Enhancement mechanism of sulfur dopants on the catalytic activity of N and P co-doped three-dimensional hierarchically porous carbon as a metal-free oxygen reduction electrocatalyst

Abstract

Doping carbon networks with multi-heteroatoms is one of the most effective ways to achieve a carbon-based metal-free electrocatalyst with a superior activity for oxygen reduction reaction (ORR). Herein, multi-heteroatom doped three-dimensional hierarchically micro/mesoporous carbon was synthesized as an efficient metal-free electrocatalyst towards ORR by pyrolyzing thiourea (THU) with nitrogen- and phosphorus-doped (N- and P-doped) hierarchically porous carbon networks derived from cattle bone.

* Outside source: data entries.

This is an optimization exercise on Yosys and OpenROAD, whose aim is small area, a short achievable clock period and few clock cycles per item, not a production implementation.
No run shown here included a check of the RTL's function; only the layout flow was run.
Power is estimated from default activity; no workload was simulated.

==> run.sh <==
#!/bin/bash
# synth_recipe.tcl (not shown) runs the flow's synth.tcl, then flattens the netlist and writes it again
# the make line also repeats each setting of config.mk as NAME=value (left out here)
make -C /OpenROAD-flow-scripts/flow DESIGN_CONFIG=/design/flow/config.mk WORK_HOME=/design/flow/orfs CLKGATE_MAP_FILE= SYNTH_SCRIPT=/design/flow/synth_recipe.tcl finish
==> config.mk <==
export PLATFORM = sky130hd
export DESIGN_NAME = systolic_top
export DESIGN_NICKNAME = systolic_top
export VERILOG_FILES = /design/flow/design.v
export SDC_FILE = /design/flow/constraint.sdc
export NUM_CORES = 4
export LEC_CHECK = 0
export CAP_MARGIN = 20
export CORE_MARGIN = 2
export CORE_UTILIZATION = 40
export SETUP_SLACK_MARGIN = 2.5
export SLEW_MARGIN = 20
==> constraint.sdc <==
create_clock -name core_clock -period 5.0 [get_ports {clk}]
set_input_delay 1.0000 -clock core_clock [delete_from_list [all_inputs] [get_ports {clk}]]
set_output_delay 1.0000 -clock core_clock [all_outputs]
set_load 0.01 [all_outputs]
==> design.v <==
`default_nettype none
package systolic_pkg;
	localparam int ELEM_W = 8;  
	localparam int DIM = 4;  
	localparam int WORD_W = DIM * ELEM_W;
	localparam int IDX_W = 8;
	localparam int K_W = 4;
	localparam int ROW_W = $clog2(DIM);  
	typedef logic [ELEM_W-1:0] elem_t;
	typedef elem_t lane_vec_t [DIM];  
	typedef logic [WORD_W-1:0] word_t;
	typedef logic [IDX_W-1:0] idx_t;
	typedef enum logic [2:0] {
		SEQ_IDLE,
		SEQ_FEED,
		SEQ_DRAIN,
		SEQ_WRITE,
		SEQ_DONE
	} seq_state_t;
endpackage
`default_nettype wire
`default_nettype none
module mac_s1 (
	input wire [7:0] a_i,
	input wire [7:0] b_i,
	output wire [20:0] cs_o
);
	wire [7:0] pp0 = {8{a_i[0]}} & b_i[7:0];
	wire [6:0] pp1 = {7{a_i[1]}} & b_i[6:0];
	wire [5:0] pp2 = {6{a_i[2]}} & b_i[5:0];
	wire [4:0] pp3 = {5{a_i[3]}} & b_i[4:0];
	wire [3:0] pp4 = {4{a_i[4]}} & b_i[3:0];
	wire [2:0] pp5 = {3{a_i[5]}} & b_i[2:0];
	wire [1:0] pp6 = {2{a_i[6]}} & b_i[1:0];
	wire [0:0] pp7 = {1{a_i[7]}} & b_i[0:0];
	wire w1;
	wire w2;
	wire w3;
	wire w4;
	wire w5;
	wire w6;
	wire w7;
	wire w8;
	wire w9;
	wire w10;
	wire w11;
	wire w12;
	wire w13;
	wire w14;
	wire w15;
	wire w16;
	wire w17;
	wire w18;
	wire w19;
	wire w20;
	wire w21;
	wire w22;
	wire w23;
	wire w24;
	wire w25;
	assign w1 = pp0[6] ^ pp1[5];
	assign w2 = pp0[6] & pp1[5];
	assign w3 = pp0[7] ^ pp1[6] ^ pp2[5];
	assign w4 = pp3[4] ^ pp4[3];
	assign w5 = pp0[4] ^ pp1[3];
	assign w6 = pp0[4] & pp1[3];
	assign w7 = pp0[5] ^ pp1[4] ^ pp2[3];
	assign w8 = (pp0[5] & pp1[4]) | (pp0[5] & pp2[3]) | (pp1[4] & pp2[3]);
	assign w9 = pp3[2] ^ pp4[1];
	assign w10 = pp3[2] & pp4[1];
	assign w11 = pp2[4] ^ pp3[3] ^ pp4[2];
	assign w12 = (pp2[4] & pp3[3]) | (pp2[4] & pp4[2]) | (pp3[3] & pp4[2]);
	assign w13 = pp5[1] ^ pp6[0] ^ w1;
	assign w14 = (pp5[1] & pp6[0]) | (pp5[1] & w1) | (pp6[0] & w1);
	assign w15 = pp5[2] ^ pp6[1] ^ pp7[0];
	assign w16 = w3 ^ w4 ^ w2;
	assign w17 = pp0[3] ^ pp1[2];
	assign w18 = pp0[3] & pp1[2];
	assign w19 = pp2[2] ^ pp3[1] ^ pp4[0];
	assign w20 = (pp2[2] & pp3[1]) | (pp2[2] & pp4[0]) | (pp3[1] & pp4[0]);
	assign w21 = pp5[0] ^ w7 ^ w9;
	assign w22 = (pp5[0] & w7) | (pp5[0] & w9) | (w7 & w9);
	assign w23 = w11 ^ w13 ^ w8;
	assign w24 = (w11 & w13) | (w11 & w8) | (w13 & w8);
	assign w25 = w15 ^ w16 ^ w12;
	assign cs_o = {w24, w25, w14, w22, w23, w10, w20, w21, w6, w18, w19, w5, w17, pp3[0], pp2[1], pp2[0], pp1[1], pp0[2], pp1[0], pp0[1], pp0[0]};
endmodule
module mac_s2 (
	input wire [20:0] cs_i,
	input wire [7:0] acc_i,
	output wire [7:0] y_o
);
	wire w1;
	wire w2;
	wire w3;
	wire w4;
	wire w5;
	wire w6;
	wire w7;
	wire w8;
	wire w9;
	wire w10;
	wire w11;
	wire w12;
	wire w13;
	wire w14;
	wire w15;
	wire w16;
	wire w17;
	wire w18;
	wire w19;
	wire w20;
	wire w21;
	wire w22;
	wire w23;
	wire w24;
	assign w1 = cs_i[3] ^ cs_i[4];
	assign w2 = cs_i[3] & cs_i[4];
	assign w3 = cs_i[6] ^ cs_i[7] ^ cs_i[8];
	assign w4 = (cs_i[6] & cs_i[7]) | (cs_i[6] & cs_i[8]) | (cs_i[7] & cs_i[8]);
	assign w5 = cs_i[9] ^ cs_i[10] ^ cs_i[11];
	assign w6 = (cs_i[9] & cs_i[10]) | (cs_i[9] & cs_i[11]) | (cs_i[10] & cs_i[11]);
	assign w7 = cs_i[12] ^ cs_i[13] ^ cs_i[14];
	assign w8 = (cs_i[12] & cs_i[13]) | (cs_i[12] & cs_i[14]) | (cs_i[13] & cs_i[14]);
	assign w9 = cs_i[15] ^ cs_i[16] ^ cs_i[17];
	assign w10 = (cs_i[15] & cs_i[16]) | (cs_i[15] & cs_i[17]) | (cs_i[16] & cs_i[17]);
	assign w11 = cs_i[18] ^ cs_i[19] ^ cs_i[20];
	assign w12 = cs_i[1] ^ cs_i[2];
	assign w13 = cs_i[1] & cs_i[2];
	assign w14 = cs_i[5] ^ acc_i[2] ^ w1;
	assign w15 = (cs_i[5] & acc_i[2]) | (cs_i[5] & w1) | (acc_i[2] & w1);
	assign w16 = acc_i[3] ^ w3 ^ w2;
	assign w17 = (acc_i[3] & w3) | (acc_i[3] & w2) | (w3 & w2);
	assign w18 = acc_i[4] ^ w5 ^ w4;
	assign w19 = (acc_i[4] & w5) | (acc_i[4] & w4) | (w5 & w4);
	assign w20 = acc_i[5] ^ w7 ^ w6;
	assign w21 = (acc_i[5] & w7) | (acc_i[5] & w6) | (w7 & w6);
	assign w22 = acc_i[6] ^ w9 ^ w8;
	assign w23 = (acc_i[6] & w9) | (acc_i[6] & w8) | (w9 & w8);
	assign w24 = acc_i[7] ^ w11 ^ w10;
	assign y_o = {w24, w22, w20, w18, w16, w14, acc_i[1], cs_i[0]} + {w23, w21, w19, w17, w15, w13, w12, acc_i[0]};
endmodule
`default_nettype wire
`timescale 1ns/1ns
`default_nettype none
module systolic_top #(
	parameter int MAX_K = 9
) (
	input wire clk,
	input wire rst,
	input logic start_i,
	input logic [systolic_pkg::K_W-1:0] k_i,
	input systolic_pkg::word_t a_rdata_i,  
	input systolic_pkg::word_t b_rdata_i,  
	output systolic_pkg::idx_t rd_index_o,
	output logic out_we_o,
	output systolic_pkg::idx_t out_index_o,
	output systolic_pkg::word_t out_wdata_o,
	output logic done_o
);
	localparam int K_W = systolic_pkg::K_W;
	localparam int CS_W = 21;
	logic run_q;              
	logic [K_W-1:0] t_q;      
	logic [1:0] r_q;          
	logic [K_W-1:0] klast_q;  
	logic [K_W-1:0] klast_in;
	logic [K_W-1:0] klast;
	logic idle;
	logic active;
	logic last;
	logic [7:0] a_q;          
	logic [31:0] b_q;         
	logic first1_q;           
	logic last1_q;            
	logic [1:0] r1_q;
	logic fin1_q;             
	logic [CS_W-1:0] cs_q [4];
	logic first2_q;
	logic last2_q;
	logic [1:0] r2_q;
	logic fin2_q;
	logic [7:0] acc_q [4];
	logic we_q;
	logic [1:0] wrow_q;
	logic done_q;
	always_comb begin
		if (k_i > K_W'(MAX_K)) begin
			klast_in = K_W'(MAX_K - 1);
		end else if (k_i == '0) begin
			klast_in = '0;
		end else begin
			klast_in = k_i - K_W'(1);
		end
	end
	assign idle = ~run_q & ~fin1_q & ~fin2_q & ~done_q;
	assign active = run_q | (idle & start_i);
	assign klast = run_q ? klast_q : klast_in;
	assign last = (t_q == klast);
	always_ff @(posedge clk or posedge rst) begin
		if (rst) begin
			run_q <= 1'b0;
			t_q <= '0;
			r_q <= '0;
			last1_q <= 1'b0;
			fin1_q <= 1'b0;
			last2_q <= 1'b0;
			fin2_q <= 1'b0;
			we_q <= 1'b0;
			done_q <= 1'b0;
		end else begin
			if (active) begin
				run_q <= ~(last & (r_q == 2'd3));
				if (last) begin
					t_q <= '0;
					r_q <= r_q + 2'd1;
				end else begin
					t_q <= t_q + K_W'(1);
				end
			end
			last1_q <= active & last;
			fin1_q <= active & last & (r_q == 2'd3);
			last2_q <= last1_q;
			fin2_q <= fin1_q;
			we_q <= last2_q;
			done_q <= fin2_q;
		end
	end
	always_ff @(posedge clk) begin
		if (idle) begin
			klast_q <= klast_in;
		end
		first1_q <= (t_q == '0);
		first2_q <= first1_q;
		r1_q <= r_q;
		r2_q <= r1_q;
		wrow_q <= r2_q;
		b_q <= b_rdata_i;
		case (r_q)
			2'd0: a_q <= a_rdata_i[31:24];
			2'd1: a_q <= a_rdata_i[23:16];
			2'd2: a_q <= a_rdata_i[15:8];
			default: a_q <= a_rdata_i[7:0];
		endcase
	end
	for (genvar c = 0; c < 4; c++) begin : g_mac
		logic [CS_W-1:0] cs_d;
		logic [7:0] acc_in;
		logic [7:0] acc_d;
		mac_s1 s1_inst (
			.a_i(a_q),
			.b_i(b_q[31-8*c -: 8]),
			.cs_o(cs_d)
		);
		assign acc_in = first2_q ? 8'd0 : acc_q[c];
		mac_s2 s2_inst (
			.cs_i(cs_q[c]),
			.acc_i(acc_in),
			.y_o(acc_d)
		);
		always_ff @(posedge clk) begin
			cs_q[c] <= cs_d;
			acc_q[c] <= acc_d;
		end
		assign out_wdata_o[8*c +: 8] = acc_q[c];
	end
	assign rd_index_o = {4'b0, t_q};
	assign out_we_o = we_q;
	assign out_index_o = {6'b0, wrow_q};
	assign done_o = done_q;
endmodule
`default_nettype wire
==> summary.md, run 1 <==
| Metric | Value |
|---|---|
| Main combinational cell family by area after synthesis | adder cells |
| Vias post-DR | 5629 |
| Clock tree from TritonCTS | built |
| Post-Syn Instances | 839 |
| Share of layout cells above drive strength 1 | 9.744% |
| CTS max path bufs | 2 |
| Layout Skew | 0.01260 ns |
| Total I/O pin count | 121 |
| Area of the core | 21890 sq um |
| Area growth from synthesis to layout | 25.67% |
| Clock Latency Late Sink | 0.43 ns |
| YS warnings | 5 |
| Sink Count | 181 |
| Power, Total | 9080 uW |
| CP max stage cell | a211o_1 |
| Max-slew violations | 0 |
| Endpoints failing hold | 0 |
| Number of setup violations in the final report | 0 |
| Rows | 54 |
| Full die area | 23550 sq um |
| Outcome | complete, no violations |
| Port Buffers | 110 |
| Crit-path cells | buf_12 -> inv_6 -> ha_1 -> nor2_2 -> o32a_1 -> a211o_1 -> a32oi_4 -> nand3_4 -> buf_4 -> a21bo_2 |
| Chip width | 153.4 um |
| Post-synth top flop | dfxtp_1 |
| Hold_buf cts | 0 |
| Post-synth cell types | 49 |
| Top delay family on crit path | compound AO/OA/AOI/OAI gates |
| Setup TNS | 0 ns |
| Clock-pin slew on the worst setup and hold paths | 0.08 ns |
| Arrival time worst endpoint | 2.84 ns |
| First-pass GRT wire length | 28.12 mm |
| Sequential Power Share | 27.0% |
| Cell Area, Synth | 8934 sq um |
| Clock network fraction of total power | 14.1% |
| Maximum Capacitance Violations | 0 |
| Routability cong. | 0.7584 |
| Initial antenna violation count | 2 |
| Slew @ Worst Pin | 0.8408 ns |
| Mux share of post-synthesis cell area | 1.176% |
| CP Class | input port to flop |
| DRC Markers | 0 |
| P_leak | 0.004912 uW |
| Rel. slew slack | 43.95% |
| Crit path buf inv count | 3 |
| Synth Area in Adders | 23.03% |
| Largest net degree at the start of global routing | 26 |
| CTS buffer count | 17 |
| GRT overflow | 0 |
| Final Critical Period | 2.520 ns |
| Routed length per placed instance | 13.58 um |
| Switching Fraction | 38.57% |
| Number of flops mapped to enable cells by yosys | 4 |
| Xor-xnor portion of the synthesized cell area | 7.745% |
| Worst hold-check path type | flop to flop |
| Combinational power share | 58.9% |
| HPWL Detailed | 12.25 mm |
| DRT iter0 DRCs | 216 |
| Peak supply drop | 0.3129 mV |
| Post-synthesis compound-gate area fraction | 4.832% |
| Period utilisation layout | 50.40% |
| Die Span Y | 153.4 um |
| DRT Pass-1 Iters | 7 |
| Critical path required time | 5.32 ns |
| Max FO, Critical Path | 5 |
| Unrepaired setup endpoints after global routing | true |
| Crit path launch type | input port |
| Detail Route Antenna Nets | 0 |
| Global-route usage over all layers | 15.06% |
| P_int | 5577 uW |
| Simple-gate share of the synthesized area | 14.76% |
| Fin nets | 1159 |
| Initial Util | 40.81% |
| Max Clk Rate | 396.8 MHz |
| Vias per cell | 4.478 |
| Switch Pwr | 3503 uW |
| Setup crit end kind | flop |
| Syn avg cell area | 10.65 sq um |
| Register area share after synthesis | 41.74% |
| Worst path max stage delay | 0.34 ns |
| Pwr dens | 808.8 nW/um^2 |
| Internal reg-to-reg setup slack | 2.57 ns |
| Flops & latches, synth | 181 |
| Asr flop ratio synth | 7.182% |
| H-tree levels | 4 |
| Number of global-route vias before repair | 5787 |
| CTS Root Cell | clkbuf_16 |
| Drt total wl | 17.07 mm |
## cell families after synthesis
family	count (synthesis)
compound gates	52
xor+xnor	79
simple gates	241
other cells	1
fa+ha+maj	126
buf+inv	149
flops	181
mux	10
## power groups by stage
| stage | sequential (uW) | clock [uW] | combinational, uW |
|---|---|---|---|
| final | 2450 | 1280 | 5350 |
| after global routing | 2530 | 1380 | 6140 |
| after CTS | 2470 | 1320 | 5270 |
| after detailed placement | 2500 | 0 | 5020 |
| after global placement | 2500 | 0 | 4950 |
| after floorplan | 2370 | 0 | 3930 |
## cells in the mapped netlist, drive strengths merged, types with 8 or more instances
master / n / area, sq um
dfxtp: 164 / 3283
inv: 118 / 442.9
and2: 92 / 575.6
xnor2: 69 / 604.3
fa: 64 / 1281
ha: 62 / 775.7
nand2: 57 / 214.0
nor2b: 27 / 168.9
nor2: 24 / 90.09
clkbuf: 20 / 75.07
nand2b: 19 / 118.9
dfrtp: 13 / 325.3
buf: 11 / 78.82
xor2: 10 / 87.58
mux2i: 9 / 90.09
a21boi: 8 / 60.06
a222oi: 8 / 80.08
## flip-flops by register name, summed over array words and instances (netlist names), 2 cells and up
register and cells:
r1_q 2, cs_q 84, acc_q 32, t_q 4
wrow_q 2, klast_q 4, a_q 8, r_q 2
b_q 32, r2_q 2
## repair_timing
item,in CTS,in global routing
gates cloned,0,0
resized for setup,44,35
setup buffers,9,4
setup endpoints to repair,28,25
pin swaps,15,24
## cells in the final DEF (no fill, tap or decap), types with 10 or more instances in the layout
master,instances
buf_4,13
nand2b_1,17
fa_1,63
xnor2_1,68
nand2_1,57
dfxtp_1,160
nor2b_1,25
nor2_1,23
clkbuf_16,17
inv_1,115
and2_1,92
ha_1,54
clkdlybuf4s50_1,105
conb_1,10
## per-layer routing
layer	global-route usage, %	share of wire, %	up-vias
met5	0	0	-
met4	3.539	0.83	0
met3	4.962	6.2	8
met2	25.26	48	128
met1	18.89	45	2660
li1	-	-	2833
## path summary, 6_finish.rpt
kind,startpoint,to,cells past startpoint
hold / removal,r1_q[0]$_DFF_P_,r2_q[0]$_DFF_P_,0
hold reg to reg,r1_q[0]$_DFF_P_,r2_q[0]$_DFF_P_,0
max in group asynchronous,rst,t_q[2]$_DFFE_PP0N_,2
min in group asynchronous,rst,done_q$_DFF_PP0_,2
setup reg to reg,cs_q[2][9]$_DFF_P_,acc_q[2][7]$_DFF_P_,8
setup / recovery,k_i[1],t_q[0]$_DFFE_PP0N_,10
## layout make-up
class	instances	area (sq um)
antenna	2	5.005
tap	280	350.3
fill	2014	10660
clock inverter	15	142.6
clock buffer	17	425.4
inverter	118	455.4
multi-input combinational	518	4862
sequential	181	3741
timing repair buffer	126	1245
## per-stage QoR
| stage | hold WS, ns | area, sq um | util, % | std cells | setup slack [ns] |
|---|---|---|---|---|---|
| 2_1_floorplan | 0.3096 | 9022 | - | 848 | 2.333 |
| 3_3_place_gp | 0.3098 | 10330 | 47.18 | 1210 | 1.595 |
| 3_5_place_dp | 0.3138 | 10330 | 47.18 | 1210 | 1.492 |
| 4_1_cts | 0.3289 | 11070 | 50.58 | 1251 | 2.450 |
| 5_1_grt | 0.3335 | 11220 | 51.26 | 1255 | 2.382 |
| 6_report | 0.3274 | 11230 | 51.29 | 1257 | 2.480 |
==> run 2: changes to the inputs <==
--- a/config.mk
+++ b/config.mk
@@ -8,5 +8,4 @@
 export CAP_MARGIN = 20
 export CORE_MARGIN = 2
 export CORE_UTILIZATION = 40
-export SETUP_SLACK_MARGIN = 2.5
 export SLEW_MARGIN = 20
==> run 2 against run 1 <==
Register-to-register slack worse by 0.49 ns; largest cell class unchanged; critical endpoint is now t_q[2]$_DFFE_PP0N_; power is 4.0% lower; sequential power hardly changed.
==> summary.md, run 2 <==
| Metric | Value |
|---|---|
| Clock tree from TritonCTS | built (unchanged) |
| Critical path required time | 5.32 ns (about the same) |
| Pwr dens | 801.7 nW/um^2 (was 808.8 nW/um^2) |
| Worst flop-to-flop path startpoint | first2_q$_DFF_P_ (was cs_q[2][9]$_DFF_P_) |
| P_leak | 0.004801 uW (was 0.004912 uW) |
| Fin nets | 1146 (was 1159) |
| Switching Fraction | 37.90% (was 38.57%) |
| Largest net degree at the start of global routing | 26 (unchanged) |
| Arrival time worst endpoint | 3.45 ns (was 2.84 ns) |
| Routability cong. | 0.7755 (was 0.7584) |
| Clock-pin slew on the worst setup and hold paths | 0.07 ns (was 0.08 ns) |
| Most frequent cells in the layout | 164 x dfxtp_1, 118 x inv_1, 110 x clkdlybuf4s50_1, 92 x and2_1, 69 x xnor2_1 (was 160 x dfxtp_1, 115 x inv_1, 105 x clkdlybuf4s50_1, 92 x and2_1, 68 x xnor2_1) |
| Sequential Power Share | 28.0% (was 27.0%) |
| Die Span Y | 153.4 um (unchanged) |
| Chip width | 153.4 um (unchanged) |
| Internal reg-to-reg setup slack | 2.08 ns (was 2.57 ns) |
| Post-synth cell types | 49 (unchanged) |
| Fin Hold WS | 0.3291 ns (was 0.3274 ns) |
| Total I/O pin count | 121 (unchanged) |
| DRC Markers | 0 (unchanged) |
| Most flops, register | cs_q (unchanged) |
| Rel. slew slack | 35.26% (was 43.95%) |
| CP Capture Point | t_q[2]$_DFFE_PP0N_ (was t_q[0]$_DFFE_PP0N_) |
| Grt peak-use layer | met2 (unchanged) |
| DRT Pass-1 Iters | 4 (was 7) |
| Yosys top cell area share | 36.75% (unchanged) |
| Final Critical Period | 3.135 ns (was 2.520 ns) |
| Leading area contributor after synthesis | dfxtp_1 (unchanged) |
| CTS buffer count | 17 (unchanged) |
| Combinational power share | 56.8% (was 58.9%) |
| Period utilisation layout | 62.69% (was 50.40%) |
| Maximum Capacitance Violations | 0 (unchanged) |
| Met1 usage | 18.85% (was 18.89%) |
| DRT iter0 DRCs | 204 (was 216) |
| Top Registers | cs_q: 84 flops, acc_q: 32 flops, b_q: 32 flops (unchanged) |
| Drt total wl | 16.35 mm (was 17.07 mm) |
| Setup TNS | 0 ns (unchanged) |
| P_int | 5411 uW (was 5577 uW) |
| Port Buffers | 110 (unchanged) |
| Reg2reg end | acc_q[0][7]$_DFF_P_ (was acc_q[2][7]$_DFF_P_) |
| GR met3 Demand/Resource | 5.330% (was 4.962%) |
| GRT overflow | 0 (unchanged) |
| Commonest non-fill, non-tap cell in the layout | dfxtp_1 (unchanged) |
| Routed length per placed instance | 13.15 um (was 13.58 um) |
| Max Clk Rate | 319.0 MHz (was 396.8 MHz) |
| Clock Latency Late Sink | 0.43 ns (about the same) |
| Post-synth top flop | dfxtp_1 (unchanged) |
| Cells on worst reg2reg path | 9 (was 8) |
| Crit path launch type | input port (unchanged) |
| Area growth from synthesis to layout | 21.67% (was 25.67%) |
| Area of the core | 21890 sq um (unchanged) |
| Asr flop ratio synth | 7.182% (unchanged) |
| HPWL Detailed | 12.34 mm (was 12.25 mm) |
| Initial Util | 40.81% (unchanged) |
| CTS-repair resized insts | 0 (was 44) |
| Layout Skew | 0.009996 ns (was 0.01260 ns) |
| CTS Root Cell | clkbuf_16 (unchanged) |
| Sink Count | 181 (unchanged) |
| Fillers | 2051 (was 2014) |
| CTS max path bufs | 2 (unchanged) |
| Synth cell count leaders | 164 x dfxtp_1, 118 x inv_1, 92 x and2_1, 69 x xnor2_1, 64 x fa_1 (unchanged) |
| Global-route usage over all layers | 14.81% (was 15.06%) |
| Slew @ Worst Pin | 0.9697 ns (was 0.8408 ns) |
| Worst hold-check path type | flop to flop (unchanged) |
| Share of layout cells above drive strength 1 | 3.950% (was 9.744%) |
| Post-Syn Instances | 839 (unchanged) |
| Finished Core Util | 49.65% (was 51.29%) |
| Post-CTS Repair Setup Buffers | 0 (was 9) |
| Initial antenna violation count | 3 (was 2) |
| Number of setup violations in the final report | 0 (unchanged) |
| Peak supply drop | 0.3330 mV (was 0.3129 mV) |
| Number of flip-flops under the largest register name | 84 (unchanged) |
| Vias per cell | 4.477 (was 4.478) |
| Most instantiated library cell after synthesis | dfxtp_1 (unchanged) |
| Outcome | complete, no violations (unchanged) |
| Hold_buf cts | 0 (unchanged) |
| Syn avg cell area | 10.65 sq um (unchanged) |
| Met2 Use GR | 24.17% (was 25.26%) |
| Number of global-route vias before repair | 5717 (was 5787) |
| Full die area | 23550 sq um (unchanged) |
| Endpoints failing hold | 0 (unchanged) |
| Switch Pwr | 3302 uW (was 3503 uW) |
| Flops & latches, synth | 181 (unchanged) |
| Clock network fraction of total power | 15.1% (was 14.1%) |
| Vias post-DR | 5569 (was 5629) |
| Max-slew violations | 0 (unchanged) |
| Setup crit end kind | flop (unchanged) |
| YS warnings | 5 (unchanged) |
| CP Class | input port to flop (unchanged) |
| Register area share after synthesis | 41.74% (unchanged) |
| Critical Path Source | k_i[0] (was k_i[1]) |
| Ranking of synthesized cells by area | dfxtp_1 37%, fa_1 14%, ha_1 8.7% (unchanged) |
| H-tree levels | 4 (unchanged) |
| Cell Area, Synth | 8934 sq um (unchanged) |
| First-pass GRT wire length | 27.77 mm (was 28.12 mm) |
| Number of flops mapped to enable cells by yosys | 4 (unchanged) |
| Max FO, Critical Path | 5 (unchanged) |
| Unrepaired setup endpoints after global routing | false (was true) |
| Rows | 54 (unchanged) |
| Detail Route Antenna Nets | 0 (unchanged) |
run 2: cell types whose count changed in the layout (fill, tap and decap cells not counted), moves of 5 or more:
cell and delta:
buf_4 -10, a21boi_0 +8, ha_1 +8, ha_4 -8, a21boi_1 -6, clkdlybuf4s50_1 +5
run 2: worst min-delay path by stage:
stage | start | to | slack (ns) | cells past startpoint
6_report | r1_q[0]$_DFF_P_ | r2_q[0]$_DFF_P_ | 0.33 | 0
5_1_grt | r1_q[0]$_DFF_P_ | r2_q[0]$_DFF_P_ | 0.34 | 0
4_1_cts | r1_q[0]$_DFF_P_ | r2_q[0]$_DFF_P_ | 0.33 | 0
3_5_place_dp | r1_q[0]$_DFF_P_ | r2_q[0]$_DFF_P_ | 0.31 | 0
3_3_place_gp | r2_q[0]$_DFF_P_ | wrow_q[0]$_DFF_P_ | 0.31 | 0
2_1_floorplan | first1_q$_DFF_P_ | first2_q$_DFF_P_ | 0.31 | 0
run 2: worst max-delay path, cell delays in order:
cell,delay [ns]
clkdlybuf4s50_1,0.54
inv_1,0.10
ha_1,0.22
and2b_1,0.15
o22ai_1,0.28
a22oi_1,0.16
xnor2_1,0.41
nand3_2,0.21
a311o_1,0.38
run 2: power by group through the flow:
stage | clock network (uW) | registers [uW] | logic (uW)
after floorplan | 0 | 2370 | 3900
after global placement | 0 | 2490 | 4930
after detailed placement | 0 | 2480 | 5020
after CTS | 1350 | 2460 | 5060
after global routing | 1420 | 2510 | 5720
final | 1320 | 2440 | 4950
run 2: kinds of logic after synthesis:
| family | count (synthesis) | synth area share, % |
|---|---|---|
| DFF | 181 | 41.74 |
| other | 1 | 0.04198 |
| muxes | 10 | 1.176 |
| AOI/OAI and AO/OA | 52 | 4.832 |
| xor gates and xnor gates | 79 | 7.745 |
| adders and majority gates | 126 | 23.03 |
| and+or+nand+nor | 241 | 14.76 |
| buffers and inverters | 149 | 6.681 |
run 2: per-stage QoR:
stage	area, sq um	setup WS (ns)	power, uW	instances
after floorplan	8967	2.156	6268	848
after global placement	10290	1.468	7415	1210
after detailed placement	10290	1.411	7505	1210
after CTS	10860	1.870	8868	1242
after global routing	10860	1.613	9649	1242
final	10870	1.865	8713	1244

The obtained sulfur, nitrogen and phosphorus ternary-doped (S, N and P ternary-doped) carbon material has both a high porosity for effective mass transport of ORR reactants and abundant surface active sites for efficient ORR. As identified by X-ray absorption near edge structure spectroscopy, the S dopant in the reduced form (S_Red) plays a major role during the ORR catalytic process. When used as an ORR electrocatalyst, the S, N and P ternary-doped carbon with the highest content of S_Red outperformed the commercial Pt/C electrocatalyst in alkaline electrolytes with a superior electrocatalytic activity (∼40 mV higher half-wave potential), outstanding electrochemical durability and a good anti-poisoning capability. This work presents an effective approach for the design and synthesis of efficient metal-free ORR electrocatalysts from earth-abundant cattle bone and analogues.